Every 7 years or so, our personalities are scientifically proven to change. This means developing brand-new habits over that course of time and being a somewhat-completely different person in 2020 than you were in 2013. In 2020 we may look back at 2013 as being a simpler time. As spring approaches, the sun shines today, and our hearts swell. We remember a time spent outdoors in the sun as a young adult, teenager, or child. Overwhelmed by the emotions, sights, sounds, and touch of that time, our brain convinces us that we'd rather be there than here.
I encourage you, then, to go back to those places. Physically return to the places you think of fondly. Visit the home you grew up in, rewatch a movie you thought was incredible as a kid, check out the website of a past employer, take a tour through the old college campus you once attended. I don't mean to discourage or discredit these thoughts. It's important to remember that feeling of your parent being proud of you in a possibly rare moment of your youth. I do mean to say, however, that maybe the "good ol' days" were that way because that's what we made them. Maybe we have more power to influence our own lives and attitudes than ever before but we have a harder time recognizing this is the truth. And maybe we can turn today's humdrum into the good ol' days of tomorrow by living, fully immersed, in them.
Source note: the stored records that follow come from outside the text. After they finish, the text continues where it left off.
===== config.mk =====
export PLATFORM = sky130hd
export DESIGN_NAME = pll_relock_seq
export DESIGN_NICKNAME = d
export VERILOG_FILES = /design/src/rtl/pll_seq_pkg.sv /design/src/rtl/pll_tick_timer.sv /design/src/rtl/pll_mult_stage.sv /design/src/rtl/pll_rate_scale.sv /design/src/rtl/pll_relock_seq.sv
export SDC_FILE = /design/constraint.sdc
export NUM_CORES = 1
export LEC_CHECK = 0
export BUFFER_PORTS_ARGS = -buffer_cell sky130_fd_sc_hd__clkbuf_2
export CAP_MARGIN = 25
export CORE_MARGIN = 5
export CORE_UTILIZATION = 56
export CTS_BUF_LIST = sky130_fd_sc_hd__clkbuf_4
export CTS_CLUSTER_DIAMETER = 100
export DETAILED_ROUTE_END_ITERATION = 6
export MAX_ROUTING_LAYER = met4
export PLACE_DENSITY = 0.95
export SYNTH_ARGS = -nofsm -noshare
export SYNTH_HDL_FRONTEND = slang
export SYNTH_SLANG_ARGS = --single-unit

===== constraint.sdc =====
create_clock -name clk -period 3.28 [get_ports clk]
set_clock_uncertainty 0.1 [all_clocks]
set_input_delay 0.656 -clock clk [delete_from_list [all_inputs] [get_ports clk]]
set_output_delay 0.656 -clock clk [all_outputs]
set_load 0.02 [all_outputs]

===== src/rtl/pll_seq_pkg.sv =====
package pll_seq_pkg;

    typedef enum logic [2:0] {
        ST_IDLE,
        ST_BYPASS_WAIT,
        ST_RESET_HOLD,
        ST_LOCK_WAIT,
        ST_ENABLE
    } seq_state_e;

    // control bit positions
    localparam int CB_EN    = 0;
    localparam int CB_PWRDN = 1;
    localparam int CB_RSTN  = 3;
    localparam int CB_DIS   = 4;
    localparam int CB_ENSRC = 5;
    localparam int CB_MODE  = 8;
    localparam int CTRL_W   = 9;

    localparam logic [CTRL_W-1:0] CTRL_MASK  = 9'h13B;
    localparam logic [CTRL_W-1:0] CTRL_RESET = 9'h010;

    localparam logic [1:0] RA_CTRL = 2'd0;
    localparam logic [1:0] RA_MULT = 2'd1;
    localparam logic [1:0] RA_STAT = 2'd2;
    localparam logic [1:0] RA_CMD  = 2'd3;

endpackage


===== src/rtl/pll_tick_timer.sv =====
module pll_tick_timer #(
    parameter int CW = 8
) (
    input  logic          clk,
    input  logic          rst_n,
    input  logic          load,
    input  logic [CW-1:0] load_val,
    input  logic          tick,
    output logic          done
);
    logic [CW-1:0] cnt_d, cnt_q;

    always_comb begin
        cnt_d = cnt_q;
        if (load)
            cnt_d = load_val;
        else if (tick && (cnt_q != '0))
            cnt_d = cnt_q - 1'b1;
    end

    always_ff @(posedge clk or negedge rst_n) begin
        if (!rst_n) cnt_q <= '0;
        else        cnt_q <= cnt_d;
    end

    assign done = (cnt_q == '0);

    AST_TMR_NO_WRAP: assert property (@(posedge clk) disable iff (!rst_n)
        (done && !load) |=> done);

    AST_TMR_TICK_ONLY: assert property (@(posedge clk) disable iff (!rst_n)
        (!load && !tick) |=> $stable(cnt_q));

endmodule


===== src/rtl/pll_mult_stage.sv =====
module pll_mult_stage #(
    parameter int DW       = 16,
    parameter int MW       = 5,
    parameter int MULT_MIN = 4,
    parameter int MULT_MAX = 24,
    parameter int MULT_RST = 4
) (
    input  logic          clk,
    input  logic          rst_n,
    input  logic          wr,
    input  logic [DW-1:0] wdata,
    input  logic          apply,
    output logic [MW-1:0] staged,
    output logic [MW-1:0] applied
);
    typedef struct packed {
        logic [MW-1:0] staged;
        logic [MW-1:0] applied;
    } mult_t;

    mult_t cur_q, nxt_d;
    logic  in_range;

    assign in_range = (wdata >= DW'(MULT_MIN)) && (wdata <= DW'(MULT_MAX));

    always_comb begin
        nxt_d = cur_q;
        if (wr && in_range)
            nxt_d.staged = wdata[MW-1:0];
        if (apply)
            nxt_d.applied = cur_q.staged;
    end

    always_ff @(posedge clk or negedge rst_n) begin
        if (!rst_n) begin
            cur_q.staged  <= MW'(MULT_RST);
            cur_q.applied <= MW'(MULT_RST);
        end else begin
            cur_q <= nxt_d;
        end
    end

    assign staged  = cur_q.staged;
    assign applied = cur_q.applied;

    AST_MULT_RANGE: assert property (@(posedge clk) disable iff (!rst_n)
        (wr && !in_range) |=> $stable(staged));

    AST_MULT_HOLD: assert property (@(posedge clk) disable iff (!rst_n)
        !apply |=> $stable(applied));

endmodule


===== src/rtl/pll_rate_scale.sv =====
module pll_rate_scale #(
    parameter int MW       = 5,
    parameter bit ALT_MULT = 1'b0
) (
    input  logic [MW-1:0] field,
    output logic [MW:0]   factor
);
    generate
        if (ALT_MULT) begin : g_double
            assign factor = {field, 1'b0};
        end else begin : g_plus_one
            assign factor = {1'b0, field} + (MW+1)'(1);
        end
    endgenerate
endmodule


===== src/rtl/pll_relock_seq.sv =====
module pll_relock_seq
    import pll_seq_pkg::*;
#(
    parameter int DW           = 16,
    parameter int MW           = 5,
    parameter int MULT_MIN     = 4,
    parameter int MULT_MAX     = 24,
    parameter int MULT_RST     = 4,
    parameter bit ALT_MULT     = 1'b0,
    parameter int BYPASS_TICKS = 4,
    parameter int RESET_TICKS  = 25,
    parameter int LOCK_RATIO   = 20
) (
    input  logic          clk,
    input  logic          rst_n,
    input  logic          ref_tick,
    input  logic          reg_wr,
    input  logic [1:0]    reg_addr,
    input  logic [DW-1:0] reg_wdata,
    output logic [DW-1:0] reg_rdata,
    input  logic          pll_lock,
    output logic          pll_en,
    output logic          pll_pwrdn,
    output logic          pll_rst_n,
    output logic          pll_dis,
    output logic          pll_ensrc,
    output logic          pll_clkmode,
    output logic [MW-1:0] pll_mult,
    output logic [MW:0]   mult_factor,
    output logic          busy
);
    localparam int LOCK_TICKS = LOCK_RATIO * RESET_TICKS;
    localparam int MAX_AB     = (BYPASS_TICKS > RESET_TICKS) ? BYPASS_TICKS : RESET_TICKS;
    localparam int MAX_TICKS  = (MAX_AB > LOCK_TICKS) ? MAX_AB : LOCK_TICKS;
    localparam int CW         = $clog2(MAX_TICKS + 1);

    typedef struct packed {
        seq_state_e        st;
        logic [CTRL_W-1:0] ctrl;
    } seq_t;

    seq_t          cur_q, nxt_d;
    logic          tmr_load, tmr_done, mult_apply, mult_wr;
    logic [CW-1:0] tmr_val;
    logic [MW-1:0] staged;

    assign mult_wr = reg_wr && (reg_addr == RA_MULT);

    always_comb begin
        nxt_d      = cur_q;
        tmr_load   = 1'b0;
        tmr_val    = '0;
        mult_apply = 1'b0;
        case (cur_q.st)
            ST_IDLE: begin
                if (reg_wr && reg_addr == RA_CTRL)
                    nxt_d.ctrl = reg_wdata[CTRL_W-1:0] & CTRL_MASK;
                if (reg_wr && reg_addr == RA_CMD && reg_wdata[0]) begin
                    nxt_d.ctrl[CB_EN]    = 1'b0;
                    nxt_d.ctrl[CB_ENSRC] = 1'b0;
                    tmr_load = 1'b1;
                    tmr_val  = CW'(BYPASS_TICKS);
                    nxt_d.st = ST_BYPASS_WAIT;
                end
            end
            ST_BYPASS_WAIT: begin
                if (tmr_done) begin
                    nxt_d.ctrl[CB_RSTN] = 1'b0;
                    nxt_d.ctrl[CB_DIS]  = 1'b0;
                    tmr_load = 1'b1;
                    tmr_val  = CW'(RESET_TICKS);
                    nxt_d.st = ST_RESET_HOLD;
                end
            end
            ST_RESET_HOLD: begin
                if (tmr_done) begin
                    nxt_d.ctrl[CB_RSTN] = 1'b1;
                    mult_apply = 1'b1;
                    tmr_load = 1'b1;
                    tmr_val  = CW'(LOCK_TICKS);
                    nxt_d.st = ST_LOCK_WAIT;
                end
            end
            ST_LOCK_WAIT: begin
                if (tmr_done && pll_lock)
                    nxt_d.st = ST_ENABLE;
            end
            ST_ENABLE: begin
                nxt_d.ctrl[CB_EN] = 1'b1;
                nxt_d.st = ST_IDLE;
            end
            default: nxt_d.st = ST_IDLE;
        endcase
    end

    always_ff @(posedge clk or negedge rst_n) begin
        if (!rst_n) begin
            cur_q.st   <= ST_IDLE;
            cur_q.ctrl <= CTRL_RESET;
        end else begin
            cur_q <= nxt_d;
        end
    end

    pll_tick_timer #(.CW(CW)) u_timer (
        .clk      (clk),
        .rst_n    (rst_n),
        .load     (tmr_load),
        .load_val (tmr_val),
        .tick     (ref_tick),
        .done     (tmr_done)
    );

    pll_mult_stage #(
        .DW(DW), .MW(MW), .MULT_MIN(MULT_MIN), .MULT_MAX(MULT_MAX), .MULT_RST(MULT_RST)
    ) u_mult (
        .clk     (clk),
        .rst_n   (rst_n),
        .wr      (mult_wr),
        .wdata   (reg_wdata),
        .apply   (mult_apply),
        .staged  (staged),
        .applied (pll_mult)
    );

    pll_rate_scale #(.MW(MW), .ALT_MULT(ALT_MULT)) u_scale (
        .field  (pll_mult),
        .factor (mult_factor)
    );

    assign busy        = (cur_q.st != ST_IDLE);
    assign pll_en      = cur_q.ctrl[CB_EN];
    assign pll_pwrdn   = cur_q.ctrl[CB_PWRDN];
    assign pll_rst_n   = cur_q.ctrl[CB_RSTN];
    assign pll_dis     = cur_q.ctrl[CB_DIS];
    assign pll_ensrc   = cur_q.ctrl[CB_ENSRC];
    assign pll_clkmode = cur_q.ctrl[CB_MODE];

    always_comb begin
        case (reg_addr)
            RA_CTRL: reg_rdata = {{(DW-CTRL_W){1'b0}}, cur_q.ctrl};
            RA_MULT: reg_rdata = {{(DW-MW){1'b0}}, staged};
            RA_STAT: reg_rdata = {{(DW-2){1'b0}}, pll_lock, busy};
            default: reg_rdata = '0;
        endcase
    end

    AST_BYPASS_PAIR: assert property (@(posedge clk) disable iff (!rst_n)
        $rose(busy) |-> (!pll_en && !pll_ensrc));

    AST_RESET_PAIR: assert property (@(posedge clk) disable iff (!rst_n)
        (busy && $fell(pll_rst_n)) |-> !pll_dis);

    AST_EN_AFTER_LOCK: assert property (@(posedge clk) disable iff (!rst_n)
        ($rose(pll_en) && $past(busy)) |-> $past(pll_lock));

    AST_EN_LOW_BUSY: assert property (@(posedge clk) disable iff (!rst_n)
        busy |-> !pll_en);

    AST_BUSY_FALL_EN: assert property (@(posedge clk) disable iff (!rst_n)
        $fell(busy) |-> pll_en);

endmodule


==> run summary <==
GPL Wtd Cong - 0.906
Site Rows - 20
Initial core utilization - 57.5%
Reg-to-reg endpoint - u_timer.cnt_q[4]
DRC Markers - 0
Critical Path Sink Type - primary output
Post-synth EDFFs - 0
Post-cts resize count - 0
Final period utilization - 73.1%
RSZ-0062 raised after global routing - false
Critical R2R Launch - u_timer.cnt_q[0]
Gate count of the mapped netlist - 171
Full die area - 4290 um^2
Met1 Use GR - 26.3%
Post-Route Setup TNS - 0 ps
Most used DFF post-synth - dfrtp_1
Logic pwr share - 23.5%
Fillcell total - 247
Reg2reg path depth - 6
Count leader, synth - dfrtp_1
Antenna fix cells - 0
Met2 usage - 33.0%
Pre-antenna DRT Iters - 4
Sw Share - 32.7%
P_leak - 0.000977 uW
Crit start category - flop
Io pins - 57
Total CTS buffers - 3
GRT Max-Usage Layer - met2
Reg clk slew, reported paths - 160 ps
Grt met3 use - 2.22%
Leading area contributor after synthesis - dfrtp_1
CTS tree - yes
CP Max Fanout - 12
FF+latch count, synth - 28
Reg power frac - 50.8%
Core Area - 3000 um^2
Worst Path Required - 2520 ps
DR iter-0 viols - 56
Area taken by multi-input logic gates - 938 um^2
H-tree depth - 1
Worst slew margin - 54.8%
Areal power density over the cells - 447 nW/um^2
Hpwl dp - 3010 um
Non-Filler Cell Area, Final - 1990 um^2
Seq/Total Area, Yosys - 40.8%
Power Internal - 598 uW
# port buffers - 47
CP Class - reg2out
Yosys warnings - 0
Setup WS pre-CTS - 1140 ps
First-pass GRT wire length - 6650 um
Root buf cell - clkbuf_4
Worst Tran Pin Value - 678 ps
Largest net degree at the start of global routing - 29
Area Growth Syn to Fin - 15.4%
Most instantiated cells after synthesis - dfrtp_1, nand2_1, mux2_1
Sw power - 291 uW
Netlist Area Pre-Place - 1730 um^2
Area after DPL - 1940 um^2
Crit path DAT - 1640 ps
Post-synth ARST share - 100%
Final setup fails - 0
Horiz. Die Dim - 65.5 um
Netlist cell types - 53
Final core occ - 66.3%
Clock buffer depth - 2
FMAX - 417 MHz
Nets - 241
Clk sink count - 28
Status - complete, no violations
Total track usage - 20.2%
Die Y - 65.5 um
Syn avg cell area - 10.1 um^2
Hold Vio Cnt, Final - 0
Number of global-route vias before repair - 1389
Clock network power share - 25.7%
Reg-to-reg slack, setup - 1110 ps
Max Cap Viol - 0
Initial antenna violation count - 0
Total gr overflow - 0
Share of cells above drive strength 1 - 31.6%
Post-CTS Setup Bufs - 0
Cts hold-fix bufs - 0
DR WL/cell - 15.9 um
Tot Pwr - 890 uW
Via count - 1474
Routed Antenna Nets - 0
Crit path launch - cur_q[10]
Hold Path Class - in2async
Avg Vias per Cell - 5.94
Top-area cell type share of the netlist area - 36.3%
FF/Latch Area - 704 um^2
Total Wirelength - 3940 um
Fin worst setup slack - 881 ps
Top cells by area, synth - dfrtp_1, mux2_1, dfstp_2
Crit path time final - 2400 ps
Pins Over Slew Limit - 0
Clock insertion delay at the later pin of the skew report - 320 ps
Peak VDD IR - 0.276 mV
==> power by group through the flow <==
stage | Clock (uW) | Sequential [uW] | Combinational, uW
2_1_floorplan | 0 | 442 | 162
4_1_cts | 229 | 450 | 209
6_report | 228 | 452 | 210
3_5_place_dp | 0 | 454 | 205
3_3_place_gp | 0 | 454 | 197
5_1_grt | 248 | 460 | 234
==> critical path, stage by stage (launching register included) <==
cell	delay, ps
dfrtp_1	530
nor3_1	410
nor2_1	70
nand2_1	70
o21ai_0	70
clkbuf_2	160
==> state kept, by name, summed over array words and instances, names as in the netlist <==
signal,count
u_timer.cnt_q,9
pll_dis,1
pll_ensrc,1
pll_en,1
u_mult.applied,5
u_mult.staged,5
pll_pwrdn,1
pll_rst_n,1
cur_q,3
pll_clkmode,1
==> cells in the final DEF, fill, tap and decap left out, types with 2 or more instances in the layout <==
master,count
a21oi_1,6
a311oi_1,2
clkbuf_2,47
clkbuf_4,3
conb_1,9
dfrtp_1,25
dfstp_2,3
ha_1,2
inv_1,4
mux2_1,10
mux2_2,2
mux2i_1,6
nand2_1,11
nand2b_1,3
nand3_1,3
nand4_1,3
nand4_2,2
nor2_1,9
nor2b_1,2
nor3_1,4
nor3_2,2
nor3b_1,5
nor4_1,4
o21ai_0,7
o21ai_1,4
o311ai_1,2
o31ai_1,3
or2_1,2
or3_1,2
or3_4,2
xnor2_1,3
xor2_1,3
==> logic make-up after synthesis <==
logic type                 after synthesis  share of synthesized area (%)
muxes                                   18                           11.3
and+or+nand+nor                         64                           23.6
AOI/OAI and AO/OA                       32                           13.0
DFF                                     28                           40.8
xor gates and xnor gates                 6                           3.05
buffers and inverters                   20                           6.53
adders and majority gates                2                           1.45
other                                    1                          0.217
==> layer usage <==
metal | share of wire [%] | wire (um)
met2 | 51 | 2000
met1 | 44 | 1730
met3 | 3.9 | 152
met4 | 1.4 | 57
met5 | 0 | 0
==> worst max path at each step <==
stage / endpoint / depth (start not counted)
finish: reg_rdata[0] / 5
global route: reg_rdata[0] / 5
floorplan: reg_rdata[0] / 3
global placement: reg_rdata[1] / 4
detailed placement: reg_rdata[1] / 4
CTS: reg_rdata[0] / 5
==> final cells by class <==
cell class	count	share of cell area, %
clock buffer	3	1.13
multi-input combinational	131	47.1
inverter	5	0.943
timing repair buffer	47	11.8
clock inverter	1	1.51
tap	33	2.07
sequential	28	35.4
==> metrics by stage <==
| step | hold slack (ps) | std cells |
|---|---|---|
| floorplan | 260 | 179 |
| global placement | 403 | 244 |
| detailed placement | 409 | 244 |
| CTS | 248 | 248 |
| global route | 274 | 248 |
| finish | 231 | 248 |
Power figures use the tool's default switching activity.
Cancel what stresses you out, if you can. Resolve the issues that keep you up at night, if you can. Cut out the bad that keeps takes your focus off of today and puts it on tomorrow, if you can. You don't know the mental stress you could be putting yourself under that's not allowing you to live a fully content life. You don't know how just one more day of apathy can cost you a lifetime of action, passion, and a heart on fire.